Promise
A Promise is an object representing the eventual completion or failure of an asynchronous operation. It's in one of three states: pending (operation in progress), fulfilled (completed successfully), or rejected (failed).
Explanation
A Promise wraps an asynchronous operation and lets you attach handlers for success (.then(onFulfilled)) and failure (.catch(onRejected)) without the callback-hell nesting. Promises are chainable: .then() returns a new Promise, so you can sequence async operations flatly. The error from any step propagates to the nearest .catch() in the chain, eliminating the need to check errors at every step. Creating a Promise: new Promise((resolve, reject) => { /* async work */ }). Inside, call resolve(value) when done successfully, or reject(error) when it fails. In practice, you rarely construct Promises manually — most modern APIs return them already (fetch, fs.promises, database query methods). Key static methods: Promise.all([p1, p2, p3]) — runs all promises concurrently, resolves when ALL succeed (or rejects if ANY reject), returns array of results. Promise.allSettled([...]) — waits for all to settle regardless of success/failure, returns status+result for each. Promise.race([...]) — resolves/rejects with the first settled promise. Promise.any([...]) — resolves with the first fulfilled promise (ignores rejections). Promises are microtasks — they execute before the next macrotask (setTimeout, setInterval) but after the current synchronous code. This is a subtle but important event loop detail: Promise.resolve().then(() => console.log('micro')) runs before setTimeout(() => console.log('macro'), 0).
Code Example
javascript// Promise fundamentals
// Creating a Promise (usually you don't need to)
function delay(ms) {
return new Promise(resolve => setTimeout(resolve, ms));
}
// Chaining (flat, no nesting)
fetch('/api/user/42')
.then(res => {
if (!res.ok) throw new Error(`HTTP ${res.status}`);
return res.json(); // returns another Promise
})
.then(user => fetch(`/api/posts?userId=${user.id}`))
.then(res => res.json())
.then(posts => console.log(posts))
.catch(err => console.error('Something failed:', err))

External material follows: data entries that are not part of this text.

--- src/fdp_pkg.sv ---
// Constants, types and byte table for the discovery parameter ROM.
// Assumes the caller decodes the table region and presents byte offsets.

package fdp_pkg;

  // First byte of this slice in each address layout
  localparam logic [7:0] FDP_QUERY_BASE = 8'h0e;
  localparam logic [7:0] FDP_DISC_BASE  = 8'h0c;
  localparam int         FDP_ENTRIES    = 24;
  localparam logic [7:0] FDP_ENTRY_CNT  = 8'h18;

  // Entry whose value depends on the latency mode
  localparam int         FDP_DUAL_IO_ENTRY = 2;
  localparam logic [7:0] FDP_DUAL_IO_STD   = 8'h04;
  localparam logic [7:0] FDP_DUAL_IO_ENH   = 8'h80;

  // Individual values
  localparam logic [7:0] FDP_DUAL_OUT_CFG = 8'h08;
  localparam logic [7:0] FDP_DUAL_OUT_OP  = 8'h3b;
  localparam logic [7:0] FDP_DUAL_IO_OP   = 8'hbb;
  localparam logic [7:0] FDP_ALL_MODES    = 8'hee;
  localparam logic [7:0] FDP_FILL         = 8'hff;
  localparam logic [7:0] FDP_QUAD_ALL_CFG = 8'heb;
  localparam logic [7:0] FDP_QUAD_ALL_OP  = 8'h00;
  localparam logic [7:0] FDP_NO_SIZE      = 8'h00;
  localparam logic [7:0] FDP_ERASE3_SIZE  = 8'h12;
  localparam logic [7:0] FDP_ERASE3_OP    = 8'hd8;

  // Output values after reset
  localparam logic [7:0] FDP_RST_DATA = 8'h00;

  // Table in order of rising offset; entry 2 is replaced by the latency mux
  localparam logic [0:FDP_ENTRIES-1][7:0] FDP_TABLE = {
    FDP_DUAL_OUT_CFG, FDP_DUAL_OUT_OP, FDP_DUAL_IO_STD, FDP_DUAL_IO_OP,
    FDP_ALL_MODES, FDP_FILL, FDP_FILL, FDP_FILL,
    FDP_FILL, FDP_FILL, FDP_FILL, FDP_FILL,
    FDP_FILL, FDP_FILL, FDP_FILL, FDP_QUAD_ALL_CFG,
    FDP_QUAD_ALL_OP, FDP_FILL, FDP_NO_SIZE, FDP_FILL,
    FDP_ERASE3_SIZE, FDP_ERASE3_OP, FDP_NO_SIZE, FDP_FILL
  };

  // One access from the serial front end
  typedef struct packed {
    logic       rd;
    logic       wr;
    logic       querySpace;
    logic [7:0] addr;
    logic [7:0] wrData;
  } fdp_req_t;

endpackage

.finally(() => setLoading(false)); // runs whether success or failure
// Concurrent requests: Promise.all
const [user, settings, notifications] = await Promise.all([
fetch('/api/user').then(r => r.json()),
fetch('/api/settings').then(r => r.json()),
fetch('/api/notifications').then(r => r.json()),
]);
// All three fire simultaneously; await until all complete
// Promise.allSettled: when you want all results even if some fail
const results = await Promise.allSettled([p1, p2, p3]);
const successes = results.filter(r => r.status === 'fulfilled');
const failures = results.filter(r => r.status === 'rejected');
Why It Matters for Engineers
Promises are the foundation of modern JavaScript async code. Every fetch call returns a Promise. Every async function returns a Promise. Understanding Promises means understanding how async code actually works — why errors surface where they do, why Promise.all speeds up parallel requests vs sequential awaits, and why unhandled rejections crash Node.js processes. Promise.all vs sequential await is a real performance concern: awaiting three API calls sequentially takes 3x longer than running them in parallel with Promise.all. This is a concrete optimization you can apply in production code once you understand how Promises compose.